The company first began experimenting with E2EE for voice and video in August 2023, and it started rolling out in March 2026 using DAVE, its open, audited end-to-end encryption protocol for audio and video. That requires a lot of coordination between platforms; as Discord explains, a single call could include "someone on a laptop, someone on their phone, someone on a PlayStation, someone on an Xbox, and someone in a web browser."
Discord requires all these clients to support DAVE before joining a call, and as of this week, it's "now in the process of removing the client code that supports unencrypted fallback. After that is done, it will not be possible to fall back to unencrypted connections," Discord’s head of engineering, Mark Smith, explains in a blog post.

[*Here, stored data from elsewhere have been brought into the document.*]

$ cat src/rtl/mem_responder.sv
// Memory-side responder for the multicycle ARM core.
// Serves a word-addressed RAM, an output register and a cycle counter,
// and runs a byte-serial boot loader that holds the core in reset until
// the RAM image has been received.
module mem_responder #(
    parameter int DEPTH_WORDS    = 64,
    parameter bit BOOT_PRELOADED = 1'b0
) (
    input  logic             clk,
    input  logic             reset,
    mem_responder_if.slave   bus,
    output logic             cpu_reset,
    output logic [31:0]      io_out,
    output logic             err
);

    localparam int          AW       = (DEPTH_WORDS > 1) ? $clog2(DEPTH_WORDS) : 1;
    localparam logic [30:0] DEPTH_W  = 31'(DEPTH_WORDS);
    localparam logic [31:0] IO_ADDR  = 32'hFFFF_FFF0;
    localparam logic [31:0] CNT_ADDR = 32'hFFFF_FFF4;

    typedef enum logic [1:0] {
        CNT_HI,
        CNT_LO,
        WORD,
        RUN
    } state_t;

    state_t      state;
    logic [15:0] count;
    logic [1:0]  byte_idx;
    logic [15:0] word_idx;
    logic [23:0] shift_reg;
    logic [31:0] cycle_cnt;

    logic [31:0] ram [DEPTH_WORDS];

    logic          in_ram;
    logic          is_io;
    logic          is_cnt;
    logic [AW-1:0] core_idx;
    logic [AW-1:0] load_idx;
    logic          core_wr;
    logic          byte_fire;
    logic          word_done;
    logic          load_in_range;
    logic          last_word;
    logic [31:0]   assembled;

    assign in_ram        = ({1'b0, bus.Adr[31:2]} < DEPTH_W);
    assign is_io         = (bus.Adr == IO_ADDR);
    assign is_cnt        = (bus.Adr == CNT_ADDR);
    assign core_idx      = bus.Adr[AW+1:2];
    assign load_idx      = word_idx[AW-1:0];
    assign core_wr       = bus.MemWrite && !cpu_reset;
    assign byte_fire     = bus.load_valid && bus.load_ready;
    assign word_done     = byte_fire && (state == WORD) && (byte_idx == 2'd3);
    assign load_in_range = ({15'd0, word_idx} < DEPTH_W);
    assign last_word     = (({1'b0, word_idx} + 17'd1) == {1'b0, count});
    assign assembled     = {shift_reg, bus.load_byte};

    // Boot loader FSM: collects the word count and big-endian words, then parks in RUN
    always_ff @(posedge clk or posedge reset) begin
        if (reset) begin
            state          <= BOOT_PRELOADED ? RUN : CNT_HI;
            cpu_reset      <= !BOOT_PRELOADED;
            bus.load_ready <= !BOOT_PRELOADED;
            count          <= 16'd0;
            byte_idx       <= 2'd0;
            word_idx       <= 16'd0;
            shift_reg      <= 24'd0;
        end else begin
            case (state)
                CNT_HI: begin
                    if (byte_fire) begin
                        count[15:8] <= bus.load_byte;
                        state       <= CNT_LO;
                    end
                end
                CNT_LO: begin
                    if (byte_fire) begin
                        count[7:0] <= bus.load_byte;
                        if ({count[15:8], bus.load_byte} == 16'd0) begin
                            state          <= RUN;
                            cpu_reset      <= 1'b0;
                            bus.load_ready <= 1'b0;
                        end else begin
                            state <= WORD;
                        end
                    end
                end
                WORD: begin
                    if (byte_fire) begin
                        shift_reg <= {shift_reg[15:0], bus.load_byte};
                        byte_idx  <= byte_idx + 2'd1;
                        if (byte_idx == 2'd3) begin
                            word_idx <= word_idx + 16'd1;
                            if (last_word) begin
                                state          <= RUN;
                                cpu_reset      <= 1'b0;
                                bus.load_ready <= 1'b0;
                            end
                        end
                    end
                end
                RUN: begin
                end
                default: begin
                    state <= CNT_HI;
                end
            endcase
        end
    end

    // Cycle counter: zero on the first RUN cycle, free-running while in RUN
    always_ff @(posedge clk or posedge reset) begin
        if (reset) begin
            cycle_cnt <= 32'd0;
        end else if (state == RUN) begin
            cycle_cnt <= cycle_cnt + 32'd1;
        end else begin
            cycle_cnt <= 32'd0;
        end
    end

    // Output register writes and the sticky error flag
    always_ff @(posedge clk or posedge reset) begin
        if (reset) begin
            io_out <= 32'd0;
            err    <= 1'b0;
        end else begin
            if (core_wr && is_io) begin
                io_out <= bus.WriteData;
            end
            if (core_wr && !in_ram && !is_io) begin
                err <= 1'b1;
            end
            if (word_done && !load_in_range) begin
                err <= 1'b1;
            end
        end
    end

    // RAM write port, shared by the loader and the core (never active together)
    always_ff @(posedge clk) begin
        if (word_done && load_in_range) begin
            ram[load_idx] <= assembled;
        end else if (core_wr && in_ram) begin
            ram[core_idx] <= bus.WriteData;
        end
    end

    // Combinational read mux over the address map
    always_comb begin
        bus.ReadData = 32'd0;
        if (in_ram) begin
            bus.ReadData = ram[core_idx];
        end else if (is_io) begin
            bus.ReadData = io_out;
        end else if (is_cnt) begin
            bus.ReadData = cycle_cnt;
        end
    end

endmodule

$ cat src/flat_wrapper.sv
// flat-port wrapper written by rule: the top's interface ports become plain ports
module mem_responder_flat 
#(
    parameter int DEPTH_WORDS    = 64,
    parameter bit BOOT_PRELOADED = 1'b0
)
  (clk, reset, cpu_reset, io_out, err, bus_MemWrite, bus_Adr, bus_WriteData, bus_load_valid, bus_load_byte, bus_ReadData, bus_load_ready);
  mem_responder_if bus_i ();
  input  logic clk;
  input  logic reset;
  output logic cpu_reset;
  output logic [31:0] io_out;
  output logic err;
  input wire logic [$bits(bus_i.MemWrite)-1:0] bus_MemWrite;
  input wire logic [$bits(bus_i.Adr)-1:0] bus_Adr;
  input wire logic [$bits(bus_i.WriteData)-1:0] bus_WriteData;
  input wire logic [$bits(bus_i.load_valid)-1:0] bus_load_valid;
  input wire logic [$bits(bus_i.load_byte)-1:0] bus_load_byte;
  output wire logic [$bits(bus_i.ReadData)-1:0] bus_ReadData;
  output wire logic [$bits(bus_i.load_ready)-1:0] bus_load_ready;
  assign bus_i.MemWrite = bus_MemWrite;
  assign bus_i.Adr = bus_Adr;
  assign bus_i.WriteData = bus_WriteData;
  assign bus_i.load_valid = bus_load_valid;
  assign bus_i.load_byte = bus_load_byte;
  assign bus_ReadData = bus_i.ReadData;
  assign bus_load_ready = bus_i.load_ready;
  mem_responder #(.DEPTH_WORDS(DEPTH_WORDS), .BOOT_PRELOADED(BOOT_PRELOADED)) u_core (.clk(clk), .reset(reset), .bus(bus_i), .cpu_reset(cpu_reset), .io_out(io_out), .err(err));
endmodule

"DAVE is likely one of the internet’s most platform-diverse E2EE voice and video implementations," he adds.
Discord users don’t need to make any changes to use encryption, as it's now standard across all voice and video calls, except Stage channels, which are Discord's tool for large events or conversations where you want multiple people to speak directly to an audience. Many communities use it for townhalls, announcements, or ask-me-anything-like online events.
Efforts to strengthen Discord's privacy protections are “ongoing" and "not a one-time project,” Smith says. However, the platform has "no current plans to extend E2EE to text messages. Many of the features people use on Discord were built on the assumption that text isn't end-to-end encrypted, and rebuilding them to work with encryption is a meaningful engineering challenge."
Discord recently revamped its Nitro Rewards program to include Xbox Game Pass as a benefit, along with discounts on popular Logitech G and SteelSeries gadgets. In February, the service delayed plans for global age verification tools amid major user backlash.